Il commissario: «Va creato il Dipartimento. Il mio ruolo è super partes: non sono disponibile a candidarmi»
TERAMO. Elezioni, nuovo Governo e scadenza del mandato a fine anno. La presentazione del report sulla ricostruzione post-sisma del Centro Italia offre l’occasione al commissario Giovanni Legnini di guardare agli impegni futuri, immediati e con scadenza più lunga. «Ci sono le condizioni per superare la gestione commissariale», spiega appena dopo aver illustrato i dati sugli interventi realizzati e da avviare, «lo stato di emergenza deve proseguire, ma si può considerare la creazione di una governance più stabile per la ricostruzione». Al Governo che s’insedierà dopo la tornata elettorale del 25 Legnini sottoporrà proprio questa soluzione. «Si tratta di una scelta politica», fa notare, «proporrò di proseguire nel percorso avviato per la creazione di una struttura centrale che gestisca le ricostruzioni, evitando così di ripartire da zero ogni volta che capita un’emergenza». Si tratterà, insomma, di portare in Parlamento il provvedimento licenziato dal Governo Draghi che prevede l’istituzione di un apposito dipartimento per la gestione degli interventi nei territori colpiti da calamità naturali.

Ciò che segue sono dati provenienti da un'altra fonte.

$ cat src/rtl/timer_pkg.sv
// Shared constants and FSM encoding for the microwave timer-entry path.
// Entry register layout is {m_tens, m_units, s_tens, s_units}, one BCD nibble each.
package timer_pkg;

  localparam logic [2:0] NUM_DIGITS   = 3'd4;
  localparam logic [3:0] BCD_MAX      = 4'd9;
  localparam logic [3:0] SEC_TENS_MAX = 4'd5;

  localparam int S_UNITS_LSB = 0;
  localparam int S_TENS_LSB  = 4;
  localparam int M_TENS_LSB  = 12;
  localparam int TIME_W      = M_TENS_LSB + 4;

  typedef enum logic [1:0] {
    IDLE    = 2'd0,
    ACCEPT  = 2'd1,
    RELEASE = 2'd2,
    LOCKED  = 2'd3
  } entry_state_t;

  function automatic logic [3:0] sec_tens(input logic [TIME_W-1:0] t);
    return t[S_TENS_LSB +: 4];
  endfunction

endpackage

$ cat src/rtl/key_debounce.sv
// Stable-level counter and code latch for the keypad encoder outputs.
// Phase comes from the owning FSM; press/released/abort are same-cycle strobes.
module key_debounce
  import timer_pkg::*;
#(
  parameter int DEBOUNCE = 4  // must be >= 2: the IDLE cycle counts as the first stable one
) (
  input  logic         clk,
  input  logic         rst,
  input  logic         clr,
  input  entry_state_t state,
  input  logic         key_dv,
  input  logic [3:0]   key_code,
  output logic         press,
  output logic         released,
  output logic         abort,
  output logic [3:0]   code
);

  localparam int CW = $clog2(DEBOUNCE + 1);

  logic [CW-1:0] cnt;
  logic          last;

  assign last = (cnt == CW'(DEBOUNCE - 1));

  always_comb begin
    press    = 1'b0;
    released = 1'b0;
    abort    = 1'b0;
    case (state)
      ACCEPT: begin
        if (key_dv && (key_code == code)) press = last;
        else                              abort = 1'b1;
      end
      RELEASE: released = !key_dv && last;
      default: ;
    endcase
  end

  always_ff @(posedge clk) begin
    if (rst || clr) begin
      cnt  <= '0;
      code <= '0;
    end else begin
      case (state)
        IDLE: begin
          cnt <= key_dv ? CW'(1) : '0;
          if (key_dv) code <= key_code;
        end
        ACCEPT:  cnt <= (press || abort) ? '0 : cnt + CW'(1);
        // Any bounce back to high restarts the release window.
        RELEASE: cnt <= (key_dv || released) ? '0 : cnt + CW'(1);
        default: cnt <= '0;
      endcase
    end
  end

endmodule
===== src/rtl/cpu_run_ctrl.sv =====
// cpu_run_ctrl: sequences a group of CPU cores through reset hold, run and
// completion, tracking run cycles and per-core halts.
// Optional watchdog: define RUN_CTRL_WATCHDOG_EN to abort a run into TIMEOUT
// after MAX_CYCLES run cycles; without it timeout stays 0.
module cpu_run_ctrl
  import cpu_run_pkg::*;
#(
  parameter int unsigned N_CORES    = 1,
  parameter int unsigned RST_CYCLES = 1,
  parameter int unsigned CNT_W      = 32,
  parameter int unsigned MAX_CYCLES = 10000
) (
  input  logic               clk,
  input  logic               reset,
  input  logic               start,
  input  logic [N_CORES-1:0] halt_req,
  output logic [N_CORES-1:0] core_reset,
  output logic               running,
  output logic               done,
  output logic               timeout,
  output logic [CNT_W-1:0]   cycle_cnt,
  output logic [N_CORES-1:0] halted
);

`ifdef RUN_CTRL_WATCHDOG_EN
  localparam logic WD_EN = 1'b1;
`else
  localparam logic WD_EN = 1'b0;
`endif

  // Hold counter counts down to zero, so HOLD lasts exactly RST_CYCLES cycles.
  localparam logic [7:0]       HOLD_INIT = 8'(RST_CYCLES - 1);
  localparam logic [CNT_W-1:0] WD_LIMIT  = CNT_W'(MAX_CYCLES - 1);

  run_state_e         state_q, state_d;
  logic [7:0]         hold_q, hold_d;
  logic [N_CORES-1:0] halted_q, halted_d;
  logic [N_CORES-1:0] core_reset_q, core_reset_d;
  logic               running_q, running_d;
  logic               done_q, done_d;
  logic               timeout_q, timeout_d;
  logic               ready_q;
  logic               start_ok;
  logic               wd_hit;
  logic               cnt_clr;
  logic               cnt_en;

  // ready_q is low on the first edge after reset release so a start there is dropped.
  assign start_ok = start & ready_q;
  assign wd_hit   = WD_EN & (cycle_cnt == WD_LIMIT);

  // Next-state, hold countdown, halt capture and cycle counter control.
  always_comb begin
    state_d  = state_q;
    hold_d   = hold_q;
    halted_d = halted_q;
    cnt_clr  = 1'b0;
    cnt_en   = 1'b0;
    case (state_q)
      ST_IDLE, ST_DONE, ST_TIMEOUT: begin
        if (start_ok && accepts_start(state_q)) begin
          state_d  = ST_HOLD;
          hold_d   = HOLD_INIT;
          halted_d = '0;
          cnt_clr  = 1'b1;
        end else begin
          state_d = state_q;
        end
      end
      ST_HOLD: begin
        if (hold_q == 8'd0) begin
          state_d = ST_RUN;
        end else begin
          hold_d = hold_q - 8'd1;
        end
      end
      ST_RUN: begin
        // The halt arriving this cycle counts toward completion, and DONE beats the watchdog.
        halted_d = halted_q | halt_req;
        if (&halted_d) begin
          state_d = ST_DONE;
        end else if (wd_hit) begin
          state_d = ST_TIMEOUT;
        end else begin
          state_d = ST_RUN;
          cnt_en  = 1'b1;
        end
      end
      default: begin
        state_d  = ST_IDLE;
        halted_d = '0;
        cnt_clr  = 1'b1;
      end
    endcase
  end

  // Output values for the coming cycle, decoded from the next state.
  always_comb begin
    core_reset_d = '1;
    running_d    = 1'b0;
    done_d       = 1'b0;
    timeout_d    = 1'b0;
    case (state_d)
      ST_RUN: begin
        // A core that has halted goes straight back into reset.
        core_reset_d = halted_d;
        running_d    = 1'b1;
      end
      ST_DONE: begin
        done_d = 1'b1;
      end
      ST_TIMEOUT: begin
        timeout_d = WD_EN;
      end
      default: begin
        core_reset_d = '1;
      end
    endcase
  end

  // State, hold counter, halt flags and registered outputs.
  always_ff @(posedge clk or negedge reset) begin
    if (!reset) begin
      state_q      <= ST_IDLE;
      hold_q       <= 8'd0;
      halted_q     <= '0;
      core_reset_q <= '1;
      running_q    <= 1'b0;
      done_q       <= 1'b0;
      timeout_q    <= 1'b0;
      ready_q      <= 1'b0;
    end else begin
      state_q      <= state_d;
      hold_q       <= hold_d;
      halted_q     <= halted_d;
      core_reset_q <= core_reset_d;
      running_q    <= running_d;
      done_q       <= done_d;
      timeout_q    <= timeout_d;
      ready_q      <= 1'b1;
    end
  end

  sat_counter #(
    .WIDTH (CNT_W)
  ) u_cycle_cnt (
    .clk_i  (clk),
    .rst_ni (reset),
    .clr_i  (cnt_clr),
    .en_i   (cnt_en),
    .cnt_o  (cycle_cnt)
  );

  assign core_reset = core_reset_q;
  assign running    = running_q;
  assign done       = done_q;
  assign timeout    = timeout_q;
  assign halted     = halted_q;

endmodule


===== config.mk =====
export PLATFORM = sky130hd
export DESIGN_NAME = cpu_run_ctrl
export DESIGN_NICKNAME = d
export VERILOG_FILES = /design/src/rtl/cpu_run_pkg.sv /design/src/rtl/sat_counter.sv /design/src/rtl/cpu_run_ctrl.sv
export SDC_FILE = /design/constraint.sdc
export NUM_CORES = 1
export LEC_CHECK = 0
export BUFFER_PORTS_ARGS = -buffer_cell sky130_fd_sc_hd__buf_2
export CORE_UTILIZATION = 56
export CTS_CLUSTER_SIZE = 10
export DETAILED_ROUTE_END_ITERATION = 6
export GPL_TIMING_DRIVEN = 1
export PLACE_DENSITY = 0.89
export SLEW_MARGIN = 20
export SYNTH_ARGS = -nofsm -noshare
export SYNTH_HDL_FRONTEND = slang
export SYNTH_SLANG_ARGS = --single-unit

===== constraint.sdc =====
create_clock -name clk -period 2.75 [get_ports clk]
set_input_delay 0 -clock clk [delete_from_list [all_inputs] [get_ports clk]]
set_output_delay 0 -clock clk [all_outputs]
set_load 0.02 [all_outputs]
`config.mk`:
```
export PLATFORM = sky130hd
export DESIGN_NAME = cdc_fifo_write_arbiter
export DESIGN_NICKNAME = d
export VERILOG_FILES = /design/src/rtl/cdc_fifo_pkg.sv /design/src/rtl/rr_priority_pick.sv /design/src/rtl/cdc_fifo_write_arbiter.sv
export SDC_FILE = /design/constraint.sdc
export NUM_CORES = 1
export LEC_CHECK = 0
export BUFFER_PORTS_ARGS = -buffer_cell sky130_fd_sc_hd__clkbuf_2
export CORE_MARGIN = 4
export CORE_UTILIZATION = 46
export DETAILED_ROUTE_END_ITERATION = 8
export GPL_TIMING_DRIVEN = 0
export PLACE_DENSITY = 0.76
export SETUP_SLACK_MARGIN = 0.4
export SLEW_MARGIN = 20
export SYNTH_ARGS = -nofsm -noshare
export SYNTH_HDL_FRONTEND = slang
export SYNTH_SLANG_ARGS = --single-unit
export TNS_END_PERCENT = 30
```
`constraint.sdc`:
```
create_clock -name clk -period 2.4 [get_ports clk]
set_clock_uncertainty 0.2 [all_clocks]
set_input_delay 0.48 -clock clk [delete_from_list [all_inputs] [get_ports clk]]
set_output_delay 0.48 -clock clk [all_outputs]
set_load 0.02 [all_outputs]
```
$ cat src/rtl/pocket_synth_voices.sv
// Polyphonic square-wave synth: NUM_VOICES oscillators with 4-bit amplitude, summed into a first-order sigma-delta pin.
// keys->leds 2 cycles, level->audio_out 1 cycle, no backpressure; `define SYNTH_ENVELOPE_EN for timed attack/release.
module pocket_synth_voices #(
   parameter int CLK_FREQ   = 50_000_000,
   parameter int NUM_VOICES = 4,
   parameter int HALF_W     = 24,
   parameter int ENV_DIV    = 50_000
) (
   input  logic                  clk,
   input  logic                  rst_n,
   input  logic [NUM_VOICES-1:0] keys,
   input  logic                  cfg_we,
   input  logic [2:0]            cfg_addr,
   input  logic [HALF_W-1:0]     cfg_wdata,
   output logic                  audio_out,
   output logic [NUM_VOICES-1:0] leds,
   output logic [NUM_VOICES-1:0] voice_active
);
   localparam int             FULL   = NUM_VOICES * 15;
   localparam int             LVL_W  = $clog2(FULL + 1);
   localparam logic [LVL_W:0] FULL_S = (LVL_W + 1)'(FULL);

   if (NUM_VOICES < 1 || NUM_VOICES > 8 || ENV_DIV < 1) begin : g_param_check
      $error("pocket_synth_voices: NUM_VOICES must be 1..8 and ENV_DIV >= 1");
   end

   // Power-up half-periods: C4 D4 E4 F4 G4 A4 B4 C5.
   function automatic logic [HALF_W-1:0] reset_half(input int idx);
      int freq;
      case (idx)
         0:       freq = 262;
         1:       freq = 294;
         2:       freq = 330;
         3:       freq = 349;
         4:       freq = 392;
         5:       freq = 440;
         6:       freq = 494;
         default: freq = 523;
      endcase
      return HALF_W'(CLK_FREQ / (2 * freq));
   endfunction

   logic [NUM_VOICES-1:0] key_m;
   logic [NUM_VOICES-1:0] key_s;
   logic [HALF_W-1:0]     half [NUM_VOICES];
   logic [HALF_W-1:0]     ctr  [NUM_VOICES];
   logic [3:0]            amp  [NUM_VOICES];
   logic [NUM_VOICES-1:0] tone;
   logic [LVL_W-1:0]      mix_sum;
   logic [LVL_W-1:0]      level;
   logic [LVL_W-1:0]      acc;
   logic [LVL_W:0]        sd_sum;

`ifdef SYNTH_ENVELOPE_EN
   localparam int DIV_W = (ENV_DIV > 1) ? $clog2(ENV_DIV) : 1;
   logic [DIV_W-1:0] env_cnt;
   logic             env_tick;

   assign env_tick = (env_cnt == DIV_W'(ENV_DIV - 1));

   always_ff @(posedge clk or negedge rst_n) begin
      if (!rst_n)        env_cnt <= '0;
      else if (env_tick) env_cnt <= '0;
      else               env_cnt <= env_cnt + DIV_W'(1);
   end
`endif

   assign leds = key_s;

   always_ff @(posedge clk or negedge rst_n) begin
      if (!rst_n) begin
         key_m        <= '0;
         key_s        <= '0;
         voice_active <= '0;
         tone         <= '0;
         for (int i = 0; i < NUM_VOICES; i++) begin
            half[i] <= reset_half(i);
            ctr[i]  <= '0;
            amp[i]  <= '0;
         end
      end else begin
         key_m <= keys;
         key_s <= key_m;
         for (int i = 0; i < NUM_VOICES; i++) begin
            if (cfg_we && cfg_addr == 3'(i)) half[i] <= cfg_wdata;
`ifdef SYNTH_ENVELOPE_EN
            if (env_tick) begin
               if (key_s[i] && amp[i] != 4'd15)      amp[i] <= amp[i] + 4'd1;
               else if (!key_s[i] && amp[i] != 4'd0) amp[i] <= amp[i] - 4'd1;
            end
            voice_active[i] <= key_s[i] | (amp[i] != 4'd0);
`else
            amp[i]          <= key_s[i] ? 4'd15 : 4'd0;
            voice_active[i] <= key_s[i];
`endif
            // Compare uses the pre-write half, so a shrink below ctr toggles next cycle.
            if (!voice_active[i] || half[i] == '0) begin
               ctr[i]  <= '0;
               tone[i] <= 1'b0;
            end else if (ctr[i] >= half[i] - HALF_W'(1)) begin
               ctr[i]  <= '0;
               tone[i] <= ~tone[i];
            end else begin
               ctr[i]  <= ctr[i] + HALF_W'(1);
            end
         end
      end
   end

   always_comb begin
      mix_sum = '0;
      for (int i = 0; i < NUM_VOICES; i++) begin
         if (tone[i]) mix_sum = mix_sum + LVL_W'(amp[i]);
      end
   end

   assign sd_sum = {1'b0, acc} + {1'b0, level};

   always_ff @(posedge clk or negedge rst_n) begin
      if (!rst_n) begin
         level     <= '0;
         acc       <= '0;
         audio_out <= 1'b0;
      end else begin
         level <= mix_sum;
         if (sd_sum >= FULL_S) begin
            audio_out <= 1'b1;
            acc       <= LVL_W'(sd_sum - FULL_S);
         end else begin
            audio_out <= 1'b0;
            acc       <= LVL_W'(sd_sum);
         end
      end
   end
endmodule
**src/rtl/mac_pkg.sv**
```systemverilog
// Shared definitions for the MAC array: op encodings and saturation limits.
// Limits serve the MAC_SATURATE_EN build of mac_array_pipe.
package mac_pkg;

  typedef enum logic [1:0] {
    MAC_OP_MAC   = 2'b00,
    MAC_OP_LOAD  = 2'b01,
    MAC_OP_MUL   = 2'b10,
    MAC_OP_RDCLR = 2'b11
  } op_t;

  localparam int unsigned LIM_W = 128;

  // Callers truncate to their own accumulator width.
  function automatic logic [LIM_W-1:0] sat_max(input int unsigned acc_w);
    return (LIM_W'(1) << (acc_w - 1)) - LIM_W'(1);
  endfunction

  function automatic logic [LIM_W-1:0] sat_min(input int unsigned acc_w);
    return ~sat_max(acc_w);
  endfunction

endpackage

```
**src/rtl/mac_acc_bank.sv**
```systemverilog
// NUM_ACC x ACC_W accumulator register file: one async read port, one write port.
// Write lands on the clock edge; all entries clear on reset.
module mac_acc_bank #(
  parameter int ACC_W   = 40,
  parameter int NUM_ACC = 4,
  parameter int IDX_W   = $clog2(NUM_ACC)
) (
  input  logic             clk,
  input  logic             rst_n,
  input  logic [IDX_W-1:0] rd_idx,
  output logic [ACC_W-1:0] rd_data,
  input  logic             wr_en,
  input  logic [IDX_W-1:0] wr_idx,
  input  logic [ACC_W-1:0] wr_data
);

  logic [ACC_W-1:0] acc_q [NUM_ACC];
  logic [ACC_W-1:0] acc_d [NUM_ACC];

  always_comb begin
    acc_d = acc_q;
    if (wr_en) acc_d[wr_idx] = wr_data;
  end

  always_ff @(posedge clk or negedge rst_n) begin
    if (!rst_n) begin
      for (int i = 0; i < NUM_ACC; i++) acc_q[i] <= '0;
    end else begin
      acc_q <= acc_d;
    end
  end

  assign rd_data = acc_q[rd_idx];

endmodule

```
**src/rtl/mac_array_pipe.sv**
```systemverilog
// Two-stage signed MAC engine with NUM_ACC accumulators; result 2 cycles after request, 1 op/cycle.
// Both stages freeze while out_valid && !out_ready. MAC_SATURATE_EN selects clamping MAC arithmetic.
module mac_array_pipe
  import mac_pkg::*;
#(
  parameter int DATA_W  = 16,
  parameter int ACC_W   = 40,
  parameter int NUM_ACC = 4,
  localparam int IDX_W  = $clog2(NUM_ACC)
) (
  input  logic              clk,
  input  logic              rst_n,
  input  logic              in_valid,
  output logic              in_ready,
  input  logic [1:0]        in_op,
  input  logic [IDX_W-1:0]  in_idx,
  input  logic [DATA_W-1:0] rs1,
  input  logic [DATA_W-1:0] rs2,
  output logic              out_valid,
  input  logic              out_ready,
  output logic [ACC_W-1:0]  rd,
  output logic [IDX_W-1:0]  rd_idx,
  output logic              sat
);

  localparam int PROD_W = 2 * DATA_W;

  logic              adv, accept, fire;
  logic              s1_valid_q, s1_valid_d;
  op_t               s1_op_q, s1_op_d;
  logic [IDX_W-1:0]  s1_idx_q, s1_idx_d;
  logic [PROD_W-1:0] s1_prod_q, s1_prod_d;
  logic [ACC_W-1:0]  s1_rs1_q, s1_rs1_d;
  logic              out_valid_q, out_valid_d;
  logic [ACC_W-1:0]  rd_q, rd_d;
  logic [IDX_W-1:0]  rd_idx_q, rd_idx_d;
  logic              sat_q, sat_d;
  logic [ACC_W-1:0]  acc_rdata, prod_ext, mac_res, res, acc_wdata;
  logic              mac_ovf, res_sat, acc_we;

  assign adv      = !out_valid_q || out_ready;
  assign accept   = in_valid && adv;
  assign fire     = adv && s1_valid_q;
  assign prod_ext = ACC_W'($signed(s1_prod_q));

  always_comb begin
    s1_valid_d = adv ? in_valid : s1_valid_q;
    s1_op_d    = s1_op_q;
    s1_idx_d   = s1_idx_q;
    s1_prod_d  = s1_prod_q;
    s1_rs1_d   = s1_rs1_q;
    if (accept) begin
      s1_op_d   = op_t'(in_op);
      s1_idx_d  = in_idx;
      s1_prod_d = PROD_W'($signed(rs1)) * PROD_W'($signed(rs2));
      s1_rs1_d  = ACC_W'($signed(rs1));
    end
  end

`ifdef MAC_SATURATE_EN
  localparam logic [ACC_W-1:0] ACC_MAX = ACC_W'(sat_max(ACC_W));
  localparam logic [ACC_W-1:0] ACC_MIN = ACC_W'(sat_min(ACC_W));
  logic [ACC_W:0] sum_ext;

  // Overflow when the extra sign bit disagrees with the ACC_W-bit sign.
  always_comb begin
    sum_ext = {acc_rdata[ACC_W-1], acc_rdata} + {prod_ext[ACC_W-1], prod_ext};
    mac_res = sum_ext[ACC_W-1:0];
    mac_ovf = 1'b0;
    if (sum_ext[ACC_W] != sum_ext[ACC_W-1]) begin
      mac_ovf = 1'b1;
      mac_res = sum_ext[ACC_W] ? ACC_MIN : ACC_MAX;
    end
  end
`else
  always_comb begin
    mac_res = acc_rdata + prod_ext;
    mac_ovf = 1'b0;
  end
`endif

  // The bank write and the output register load share one edge, so the next op sees the new value.
  always_comb begin
    res       = rd_q;
    res_sat   = 1'b0;
    acc_we    = 1'b0;
    acc_wdata = '0;
    case (s1_op_q)
      MAC_OP_MAC: begin
        res       = mac_res;
        res_sat   = mac_ovf;
        acc_we    = 1'b1;
        acc_wdata = mac_res;
      end
      MAC_OP_LOAD: begin
        res       = s1_rs1_q;
        acc_we    = 1'b1;
        acc_wdata = s1_rs1_q;
      end
      MAC_OP_MUL: res = prod_ext;
      MAC_OP_RDCLR: begin
        res    = acc_rdata;
        acc_we = 1'b1;
      end
      default: ;
    endcase
    out_valid_d = adv ? s1_valid_q : out_valid_q;
    rd_d        = fire ? res : rd_q;
    rd_idx_d    = fire ? s1_idx_q : rd_idx_q;
    sat_d       = fire ? res_sat : sat_q;
  end

  mac_acc_bank #(
    .ACC_W   (ACC_W),
    .NUM_ACC (NUM_ACC),
    .IDX_W   (IDX_W)
  ) u_acc_bank (
    .clk     (clk),
    .rst_n   (rst_n),
    .rd_idx  (s1_idx_q),
    .rd_data (acc_rdata),
    .wr_en   (fire && acc_we),
    .wr_idx  (s1_idx_q),
    .wr_data (acc_wdata)
  );

  always_ff @(posedge clk or negedge rst_n) begin
    if (!rst_n) begin
      s1_valid_q  <= 1'b0;
      s1_op_q     <= MAC_OP_MAC;
      s1_idx_q    <= '0;
      s1_prod_q   <= '0;
      s1_rs1_q    <= '0;
      out_valid_q <= 1'b0;
      rd_q        <= '0;
      rd_idx_q    <= '0;
      sat_q       <= 1'b0;
    end else begin
      s1_valid_q  <= s1_valid_d;
      s1_op_q     <= s1_op_d;
      s1_idx_q    <= s1_idx_d;
      s1_prod_q   <= s1_prod_d;
      s1_rs1_q    <= s1_rs1_d;
      out_valid_q <= out_valid_d;
      rd_q        <= rd_d;
      rd_idx_q    <= rd_idx_d;
      sat_q       <= sat_d;
    end
  end

  assign in_ready  = adv;
  assign out_valid = out_valid_q;
  assign rd        = rd_q;
  assign rd_idx    = rd_idx_q;
  assign sat       = sat_q;

endmodule

```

A proposito della tornata elettorale ormai imminente, il commissario non si sottrae alla domanda su un suo eventuale coinvolgimento diretto. «Nessuno mi ha chiesto di candidarmi», chiarisce, «anche perché ho fatto preventivamente sapere che non sarei stato disponibile: interpreto il mio ruolo con indipendenza e terzietà rispetto alle appartenenze politiche, una scelta diversa avrebbe messo sotto un’altra luce tutto il lavoro fatto finora». Sul suo incarico, legato al rinnovo annuale dello stato di emergenza e che dunque scadrà di fatto il 31 dicembre, Legnini risponde con altrettanta chiarezza. «Sono pronto e sereno sia a restare che a passare la mano», spiega in vista dell’arrivo di un nuovo premier alla giuda del Governo.
Con il varo del Testo unico delle ordinanze sulla ricostruzione e gli altri adempimenti programmatori in via di definizione, secondo lui, ci sono tutte le condizioni per un «pieno coinvolgimento delle Regioni e dei Comuni». (g.d.m.)